Non-Gaussian models for spatial and spatio-temporal processes

Authors

Paritosh Kumar Roy

Published

November 7, 2024

Publication details

Department of Epidemiology, Biostatistics and Occupational Health, McGill University, Montreal, Canada

Links

 

Abstract

Non-Gaussian data distributions are common in spatial and spatio-temporal processes, leading analysts to adopt Gaussian assumptions after applying appropriate data transformations. However, modeling data in their original scale while accommodating non-Gaussian behavior is preferred for better quantifying prediction uncertainty. Challenges also arise when the variability of the processes exhibits patterns that transformation methods cannot effectively accommodate. Recently proposed models that avoid arbitrary transformations use two independent Gaussian processes (GP). The location mixture of a GP using a log-GP is adept at handling skewness, while the scale mixture of a GP using a log-GP can accommodate heavy-tailed symmetric distributions. This thesis centers on advancing Bayesian methods for models incorporating two independent GPs. These methods are designed to accommodate skewness and heavy-tailed distributions for univariate and multivariate spatial processes and for multivariate spatio-temporal processes. While promising, the inference procedures for both models incur high computational costs due to the involvement of two independent GPs. The problem becomes intractable even with a few hundred locations, and this thesis is also concerned with addressing the computational complexities in analyzing large datasets.

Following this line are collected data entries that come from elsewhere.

`config.mk`:
```
export PLATFORM = sky130hd
export DESIGN_NAME = divsqrt_top
export DESIGN_NICKNAME = d
export VERILOG_FILES = /design/src/common/divsqrt_pkg.sv /design/src/common/divsqrt_ifs.sv /design/src/verilog/divsqrt_in_pipe.sv /design/src/divsqrt_core/divsqrt_iter_unit.sv /design/src/divsqrt_core/divsqrt_ctrl.sv /design/src/verilog/divsqrt_out_pipe.sv /design/src/verilog/divsqrt_top.sv
export SDC_FILE = /design/constraint.sdc
export NUM_CORES = 1
export LEC_CHECK = 0
export CORE_MARGIN = 5
export CORE_UTILIZATION = 57
export DETAILED_ROUTE_END_ITERATION = 10
export DONT_BUFFER_PORTS = 1
export PLACE_DENSITY = 0.84
export SYNTH_ARGS = -nofsm -noshare
export SYNTH_HDL_FRONTEND = slang
export SYNTH_SLANG_ARGS = --single-unit
export TNS_END_PERCENT = 100
```
`constraint.sdc`:
```
create_clock -name clk_i -period 4.02 [get_ports clk_i]
set_input_delay 0.402 -clock clk_i [delete_from_list [all_inputs] [get_ports clk_i]]
set_output_delay 0.402 -clock clk_i [all_outputs]
set_load 0.02 [all_outputs]
```
`src/common/divsqrt_pkg.sv`:
```
// --------------------
// Widths, payload types, status bit positions
// and the operation encoding of the divide/sqrt unit
// --------------------
`default_nettype none

package divsqrt_pkg;

  // --------------------
  // Widths and iteration counts
  // --------------------
  // Operand and result width
  localparam int unsigned OPERAND_WIDTH = 16;
  // One quotient bit per cycle
  localparam int unsigned ITER_DIV_CYCLES = OPERAND_WIDTH;
  // Two radicand bits per cycle
  localparam int unsigned ITER_SQRT_CYCLES = OPERAND_WIDTH / 2;

  // --------------------
  // Payload types
  // --------------------
  typedef logic [OPERAND_WIDTH-1:0] operand_t;
  // Identifier travelling with each operation
  typedef logic [3:0] tag_t;
  // Flag vector, see the bit indices below
  typedef logic [1:0] status_t;

  // Divide by zero
  localparam int unsigned STATUS_DZ = 1;
  // Inexact, nonzero remainder or non-perfect square
  localparam int unsigned STATUS_NX = 0;

  // Operation select
  typedef enum logic {
    OP_DIV  = 1'b0,
    OP_SQRT = 1'b1
  } op_e;

endpackage

`default_nettype wire

```
`src/common/divsqrt_ifs.sv`:
```
// --------------------
// Request, unit and response interfaces
// with their modports
// --------------------
`timescale 1ns/1ps
`default_nettype none

// Request handshake from the input pipe into the control
interface divsqrt_req_if;
  logic                  valid;
  logic                  ready;
  divsqrt_pkg::op_e      op;
  divsqrt_pkg::operand_t operand_a;
  divsqrt_pkg::operand_t operand_b;
  divsqrt_pkg::tag_t     tag;

  modport src (output valid, op, operand_a, operand_b, tag, input ready);
  modport dst (input valid, op, operand_a, operand_b, tag, output ready);
endinterface

// Control to iterative core
// Start pulses only while ready, done is a single-cycle pulse
interface divsqrt_unit_if;
  logic                  div_start;
  logic                  sqrt_start;
  divsqrt_pkg::operand_t operand_a;
  divsqrt_pkg::operand_t operand_b;
  logic                  kill;
  divsqrt_pkg::operand_t result;
  divsqrt_pkg::status_t  status;
  logic                  ready;
  logic                  done;

  modport ctrl (output div_start, sqrt_start, operand_a, operand_b, kill,
                input result, status, ready, done);
  modport core (input div_start, sqrt_start, operand_a, operand_b, kill,
                output result, status, ready, done);
endinterface

// Response handshake from the control into the output pipe
interface divsqrt_rsp_if;
  logic                  valid;
  logic                  ready;
  divsqrt_pkg::operand_t result;
  divsqrt_pkg::status_t  status;
  divsqrt_pkg::tag_t     tag;

  modport src (output valid, result, status, tag, input ready);
  modport dst (input valid, result, status, tag, output ready);
endinterface

`default_nettype wire

```
`src/verilog/divsqrt_in_pipe.sv`:
```
// --------------------
// Elastic input stages for requests
// Zero stages make it a pass-through
// --------------------
`timescale 1ns/1ps
`default_nettype none

module divsqrt_in_pipe #(
  parameter int unsigned NumInpRegs = 1
) (
  input  logic                  clk_i,
  input  logic                  arst_n_i,
  input  logic                  flush_i,
  input  logic                  in_valid_i,
  input  divsqrt_pkg::op_e      op_i,
  input  divsqrt_pkg::operand_t operand_a_i,
  input  divsqrt_pkg::operand_t operand_b_i,
  input  divsqrt_pkg::tag_t     tag_i,
  output logic                  in_ready_o,
  output logic                  busy_o,
  divsqrt_req_if.src            req
);

  // Index i is the value after i stages
  logic                  [0:NumInpRegs] valid_q;
  logic                  [0:NumInpRegs] ready;
  logic                  [0:NumInpRegs] busy_chain;
  divsqrt_pkg::op_e      [0:NumInpRegs] op_q;
  divsqrt_pkg::operand_t [0:NumInpRegs] opa_q;
  divsqrt_pkg::operand_t [0:NumInpRegs] opb_q;
  divsqrt_pkg::tag_t     [0:NumInpRegs] tag_q;

  // Stage 0 is the port side
  assign valid_q[0]    = in_valid_i;
  assign op_q[0]       = op_i;
  assign opa_q[0]      = operand_a_i;
  assign opb_q[0]      = operand_b_i;
  assign tag_q[0]      = tag_i;
  assign busy_chain[0] = 1'b0;
  assign in_ready_o    = ready[0];

  for (genvar i = 0; i < NumInpRegs; i++) begin : gen_stage
    logic reg_en;
    // Advance when the next stage moves on or holds a bubble
    assign ready[i] = ready[i+1] | ~valid_q[i+1];
    assign reg_en   = ready[i] & valid_q[i];

    // Valid bit, flush drops whatever sits here
    always_ff @(posedge clk_i or negedge arst_n_i) begin
      if (!arst_n_i) begin
        valid_q[i+1] <= 1'b0;
      end else if (flush_i) begin
        valid_q[i+1] <= 1'b0;
      end else if (ready[i]) begin
        valid_q[i+1] <= valid_q[i];
      end
    end

    // Request fields, enable only
    always_ff @(posedge clk_i) begin
      if (reg_en) begin
        op_q[i+1]  <= op_q[i];
        opa_q[i+1] <= opa_q[i];
        opb_q[i+1] <= opb_q[i];
        tag_q[i+1] <= tag_q[i];
      end
    end

    // Any occupied stage counts as in flight
    assign busy_chain[i+1] = busy_chain[i] | valid_q[i+1];
  end

  // Last stage faces the control
  assign ready[NumInpRegs] = req.ready;
  assign req.valid         = valid_q[NumInpRegs];
  assign req.op            = op_q[NumInpRegs];
  assign req.operand_a     = opa_q[NumInpRegs];
  assign req.operand_b     = opb_q[NumInpRegs];
  assign req.tag           = tag_q[NumInpRegs];
  assign busy_o            = busy_chain[NumInpRegs];

endmodule

`default_nettype wire

```
`src/divsqrt_core/divsqrt_iter_unit.sv`:
```
// --------------------
// Bit-serial restoring divider and
// digit-by-digit square root engine
// --------------------
`timescale 1ns/1ps
`default_nettype none

module divsqrt_iter_unit (
  input  logic          clk_i,
  input  logic          arst_n_i,
  divsqrt_unit_if.core  unit
);

  localparam int unsigned W     = divsqrt_pkg::OPERAND_WIDTH;
  // One spare bit for the trial subtraction
  localparam int unsigned RemW  = W + 1;
  localparam int unsigned RootW = W / 2;
  localparam int unsigned CntW  = $clog2(divsqrt_pkg::ITER_DIV_CYCLES);

  typedef enum logic {
    ST_IDLE,
    ST_RUN
  } state_e;

  state_e                state_q;
  logic [CntW-1:0]       cnt_q;
  logic                  start;
  logic                  last_iter;
  // Datapath registers
  logic                  is_sqrt_q;
  logic [RemW-1:0]       rem_q;
  logic [RemW-1:0]       rem_d;
  // Dividend shifting out, quotient shifting in, or radicand for sqrt
  divsqrt_pkg::operand_t acc_q;
  divsqrt_pkg::operand_t acc_d;
  logic [RootW-1:0]      root_q;
  logic [RootW-1:0]      root_d;
  divsqrt_pkg::operand_t divisor_q;
  // Iteration step
  logic [RemW-1:0]       shifted;
  logic [RemW-1:0]       trial;
  logic                  fits;
  logic                  div_zero;
  divsqrt_pkg::status_t  status;

  assign start = unit.div_start | unit.sqrt_start;

  // Last iteration runs combinationally in the done cycle
  assign last_iter = is_sqrt_q
                   ? (cnt_q == CntW'(divsqrt_pkg::ITER_SQRT_CYCLES - 1))
                   : (cnt_q == CntW'(divsqrt_pkg::ITER_DIV_CYCLES - 1));

  // --------------------
  // Iteration step
  // --------------------
  always_comb begin : step
    if (is_sqrt_q) begin
      // Bring down the next radicand bit pair
      shifted = {rem_q[RemW-3:0], acc_q[W-1 -: 2]};
      // Trial value 4*root + 1
      trial   = RemW'({root_q, 2'b01});
    end else begin
      // Bring down the next dividend bit
      shifted = {rem_q[RemW-2:0], acc_q[W-1]};
      trial   = RemW'(divisor_q);
    end
  end

  // Restore by keeping the shifted value when the trial does not fit
  assign fits   = shifted >= trial;
  assign rem_d  = fits ? shifted - trial : shifted;
  assign acc_d  = is_sqrt_q ? acc_q << 2 : {acc_q[W-2:0], fits};
  assign root_d = {root_q[RootW-2:0], fits};

  // --------------------
  // Result and flags
  // --------------------
  assign div_zero = ~is_sqrt_q & (divisor_q == '0);

  always_comb begin : flags
    status                        = '0;
    status[divsqrt_pkg::STATUS_DZ] = div_zero;
    // Exact remainder is meaningless for x/0
    status[divsqrt_pkg::STATUS_NX] = ~div_zero & (rem_d != '0);
  end

  // A zero divisor fits every trial so the quotient comes out all ones
  assign unit.result = is_sqrt_q ? W'(root_d) : acc_d;
  assign unit.status = status;
  assign unit.done   = (state_q == ST_RUN) & last_iter;
  // Back-to-back start allowed in the done cycle
  assign unit.ready  = (state_q == ST_IDLE) | unit.done;

  // --------------------
  // Sequencing
  // --------------------
  always_ff @(posedge clk_i or negedge arst_n_i) begin : seq_regs
    if (!arst_n_i) begin
      state_q <= ST_IDLE;
      cnt_q   <= '0;
    end else if (unit.kill) begin
      state_q <= ST_IDLE;
      cnt_q   <= '0;
    end else if (start) begin
      state_q <= ST_RUN;
      cnt_q   <= '0;
    end else if (state_q == ST_RUN) begin
      if (last_iter) begin
        state_q <= ST_IDLE;
      end
      cnt_q <= cnt_q + 1'b1;
    end
  end

  // Operands load on start, then shift each running cycle
  always_ff @(posedge clk_i) begin : data_regs
    if (start) begin
      is_sqrt_q <= unit.sqrt_start;
      rem_q     <= '0;
      acc_q     <= unit.operand_a;
      root_q    <= '0;
      divisor_q <= unit.operand_b;
    end else if (state_q == ST_RUN) begin
      rem_q  <= rem_d;
      acc_q  <= acc_d;
      root_q <= root_d;
    end
  end

endmodule

`default_nettype wire

```
`src/divsqrt_core/divsqrt_ctrl.sv`:
```
// --------------------
// Control FSM around the iterative core
// Tag capture and result hold register
// --------------------
`timescale 1ns/1ps
`default_nettype none

module divsqrt_ctrl (
  input  logic          clk_i,
  input  logic          arst_n_i,
  input  logic          flush_i,
  output logic          busy_o,
  divsqrt_req_if.dst    req,
  divsqrt_unit_if.ctrl  unit,
  divsqrt_rsp_if.src    rsp
);

  typedef enum logic [1:0] {
    IDLE,
    BUSY,
    HOLD
  } state_e;

  state_e                state_q;
  state_e                state_d;
  logic                  fsm_ready;
  logic                  out_valid;
  logic                  unit_busy;
  logic                  op_start;
  logic                  hold_en;
  divsqrt_pkg::tag_t     tag_q;
  divsqrt_pkg::operand_t held_result_q;
  divsqrt_pkg::status_t  held_status_q;

  // --------------------
  // FSM
  // --------------------
  always_comb begin : fsm
    fsm_ready = 1'b0;
    out_valid = 1'b0;
    unit_busy = 1'b0;
    state_d   = state_q;

    unique case (state_q)
      // Waiting for work
      IDLE: begin
        fsm_ready = 1'b1;
      end
      // Core running
      BUSY: begin
        unit_busy = 1'b1;
        if (unit.done) begin
          out_valid = 1'b1;
          if (rsp.ready) begin
            // Result leaves now, next request may start this cycle
            fsm_ready = 1'b1;
            state_d   = IDLE;
          end else begin
            state_d = HOLD;
          end
        end
      end
      // Result parked, waiting for downstream
      HOLD: begin
        unit_busy = 1'b1;
        out_valid = 1'b1;
        if (rsp.ready) begin
          fsm_ready = 1'b1;
          state_d   = IDLE;
        end
      end
      default: state_d = IDLE;
    endcase

    // Start gated by the FSM and the core
    op_start = req.valid & fsm_ready & unit.ready & ~flush_i;
    if (op_start) begin
      state_d = BUSY;
    end

    // Flush wins over everything
    if (flush_i) begin
      unit_busy = 1'b0;
      out_valid = 1'b0;
      state_d   = IDLE;
    end
  end

  always_ff @(posedge clk_i or negedge arst_n_i) begin : state_reg
    if (!arst_n_i) begin
      state_q <= IDLE;
    end else begin
      state_q <= state_d;
    end
  end

  // --------------------
  // Core side
  // --------------------
  assign req.ready       = fsm_ready & unit.ready;
  assign unit.div_start  = op_start & (req.op == divsqrt_pkg::OP_DIV);
  assign unit.sqrt_start = op_start & (req.op == divsqrt_pkg::OP_SQRT);
  assign unit.operand_a  = req.operand_a;
  assign unit.operand_b  = req.operand_b;
  assign unit.kill       = flush_i;

  // Tag follows the operation through the core
  always_ff @(posedge clk_i) begin : tag_reg
    if (op_start) begin
      tag_q <= req.tag;
    end
  end

  // Capture the result only when done finds downstream stalled
  assign hold_en = unit.done & ~rsp.ready;

  always_ff @(posedge clk_i) begin : hold_reg
    if (hold_en) begin
      held_result_q <= unit.result;
      held_status_q <= unit.status;
    end
  end

  // --------------------
  // Response side
  // --------------------
  assign rsp.valid  = out_valid;
  assign rsp.result = (state_q == HOLD) ? held_result_q : unit.result;
  assign rsp.status = (state_q == HOLD) ? held_status_q : unit.status;
  assign rsp.tag    = tag_q;
  assign busy_o     = unit_busy;

endmodule

`default_nettype wire

```
`src/verilog/divsqrt_out_pipe.sv`:
```
// --------------------
// Elastic output stages for results,
// status and tag
// --------------------
`timescale 1ns/1ps
`default_nettype none

module divsqrt_out_pipe #(
  parameter int unsigned NumOutRegs = 1
) (
  input  logic                  clk_i,
  input  logic                  arst_n_i,
  input  logic                  flush_i,
  input  logic                  out_ready_i,
  divsqrt_rsp_if.dst            rsp,
  output logic                  out_valid_o,
  output divsqrt_pkg::operand_t result_o,
  output divsqrt_pkg::status_t  status_o,
  output divsqrt_pkg::tag_t     tag_o,
  output logic                  busy_o
);

  // Index i is the value after i stages
  logic                  [0:NumOutRegs] valid_q;
  logic                  [0:NumOutRegs] ready;
  logic                  [0:NumOutRegs] busy_chain;
  divsqrt_pkg::operand_t [0:NumOutRegs] result_q;
  divsqrt_pkg::status_t  [0:NumOutRegs] status_q;
  divsqrt_pkg::tag_t     [0:NumOutRegs] tag_q;

  // Stage 0 is the control side
  assign valid_q[0]    = rsp.valid;
  assign result_q[0]   = rsp.result;
  assign status_q[0]   = rsp.status;
  assign tag_q[0]      = rsp.tag;
  assign busy_chain[0] = 1'b0;
  assign rsp.ready     = ready[0];

  for (genvar i = 0; i < NumOutRegs; i++) begin : gen_stage
    logic reg_en;
    assign ready[i] = ready[i+1] | ~valid_q[i+1];
    assign reg_en   = ready[i] & valid_q[i];

    always_ff @(posedge clk_i or negedge arst_n_i) begin
      if (!arst_n_i) begin
        valid_q[i+1] <= 1'b0;
      end else if (flush_i) begin
        valid_q[i+1] <= 1'b0;
      end else if (ready[i]) begin
        valid_q[i+1] <= valid_q[i];
      end
    end

    always_ff @(posedge clk_i) begin
      if (reg_en) begin
        result_q[i+1] <= result_q[i];
        status_q[i+1] <= status_q[i];
        tag_q[i+1]    <= tag_q[i];
      end
    end

    assign busy_chain[i+1] = busy_chain[i] | valid_q[i+1];
  end

  // Downstream ready enters at the last stage
  assign ready[NumOutRegs] = out_ready_i;
  assign out_valid_o       = valid_q[NumOutRegs];
  assign result_o          = result_q[NumOutRegs];
  assign status_o          = status_q[NumOutRegs];
  assign tag_o             = tag_q[NumOutRegs];
  assign busy_o            = busy_chain[NumOutRegs];

endmodule

`default_nettype wire

```
`src/verilog/divsqrt_top.sv`:
```
// --------------------
// Divide/sqrt unit top level
// Input pipe, control, core, output pipe
// --------------------
`timescale 1ns/1ps
`default_nettype none

module divsqrt_top #(
  parameter int unsigned NumInpRegs = 1,
  parameter int unsigned NumOutRegs = 1
) (
  input  logic                  clk_i,
  input  logic                  arst_n_i,
  input  logic                  in_valid_i,
  input  divsqrt_pkg::op_e      op_i,
  input  divsqrt_pkg::operand_t operand_a_i,
  input  divsqrt_pkg::operand_t operand_b_i,
  input  divsqrt_pkg::tag_t     tag_i,
  input  logic                  flush_i,
  input  logic                  out_ready_i,
  output logic                  in_ready_o,
  output logic                  out_valid_o,
  output divsqrt_pkg::operand_t result_o,
  output divsqrt_pkg::status_t  status_o,
  output divsqrt_pkg::tag_t     tag_o,
  output logic                  busy_o
);

  logic in_busy;
  logic ctrl_busy;
  logic out_busy;

  divsqrt_req_if  req_if ();
  divsqrt_unit_if unit_if ();
  divsqrt_rsp_if  rsp_if ();

  divsqrt_in_pipe #(
    .NumInpRegs ( NumInpRegs )
  ) i_in_pipe (
    .clk_i       ( clk_i       ),
    .arst_n_i    ( arst_n_i    ),
    .flush_i     ( flush_i     ),
    .in_valid_i  ( in_valid_i  ),
    .op_i        ( op_i        ),
    .operand_a_i ( operand_a_i ),
    .operand_b_i ( operand_b_i ),
    .tag_i       ( tag_i       ),
    .in_ready_o  ( in_ready_o  ),
    .busy_o      ( in_busy     ),
    .req         ( req_if.src  )
  );

  divsqrt_ctrl i_ctrl (
    .clk_i    ( clk_i        ),
    .arst_n_i ( arst_n_i     ),
    .flush_i  ( flush_i      ),
    .busy_o   ( ctrl_busy    ),
    .req      ( req_if.dst   ),
    .unit     ( unit_if.ctrl ),
    .rsp      ( rsp_if.src   )
  );

  divsqrt_iter_unit i_iter_unit (
    .clk_i    ( clk_i        ),
    .arst_n_i ( arst_n_i     ),
    .unit     ( unit_if.core )
  );

  divsqrt_out_pipe #(
    .NumOutRegs ( NumOutRegs )
  ) i_out_pipe (
    .clk_i       ( clk_i       ),
    .arst_n_i    ( arst_n_i    ),
    .flush_i     ( flush_i     ),
    .out_ready_i ( out_ready_i ),
    .rsp         ( rsp_if.dst  ),
    .out_valid_o ( out_valid_o ),
    .result_o    ( result_o    ),
    .status_o    ( status_o    ),
    .tag_o       ( tag_o       ),
    .busy_o      ( out_busy    )
  );

  // Anything queued, computing or waiting to leave
  assign busy_o = in_busy | ctrl_busy | out_busy;

endmodule

`default_nettype wire

```
==> results of run 1 <==
cells by family (layout without fill, tap and decap cells):
group	count (synthesis)	after routing	synth area share [%]
DFF	147	147	59.2
and+or+nand+nor	144	144	10.2
AOI/OAI and AO/OA	108	108	9.91
muxes	81	81	12.3
buffers and inverters	38	64	2.23
adders and majority gates	22	22	4.06
xor gates and xnor gates	16	16	2.01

The first manuscript is focused on modeling a skewed spatial process following a Gaussian log-Gaussian convolution (GLGC) model, which offers flexibility in handling skewness. To address the challenge of fitting this model to large datasets, it introduces three approximation methods based on nearest neighbor GP (NNGP) and Hilbert space GP (HSGP) to manage computational complexity. Simulation studies and temperature data from 3,000 locations show that all methods perform comparably to exact inference, with the HSGP method being the fastest for smooth processes. A hybrid approach incorporating NNGP and HSGP enhances Markov chain Monte Carlo efficiency and speeds up inference for wiggly processes.

The second manuscript introduces an extension of the model built upon a scale mixture of a GP using a log-GP to handle heterogeneous and heavy-tailed processes in multivariate cases. Within the linear model of coregionalization (LMC) framework, this multivariate model independently applies a mixture model to each process, capturing dependence, spatial variability, and accommodating outliers. Simulation studies confirm that the parameters are identifiable, and specific parameters are crucial in evaluating potential models and selecting the most suitable ones. The model’s effectiveness is demonstrated by analyzing UK air pollutant data. Finally, Vecchia-based approximation methods address the computational complexities of analyzing multivariate large datasets.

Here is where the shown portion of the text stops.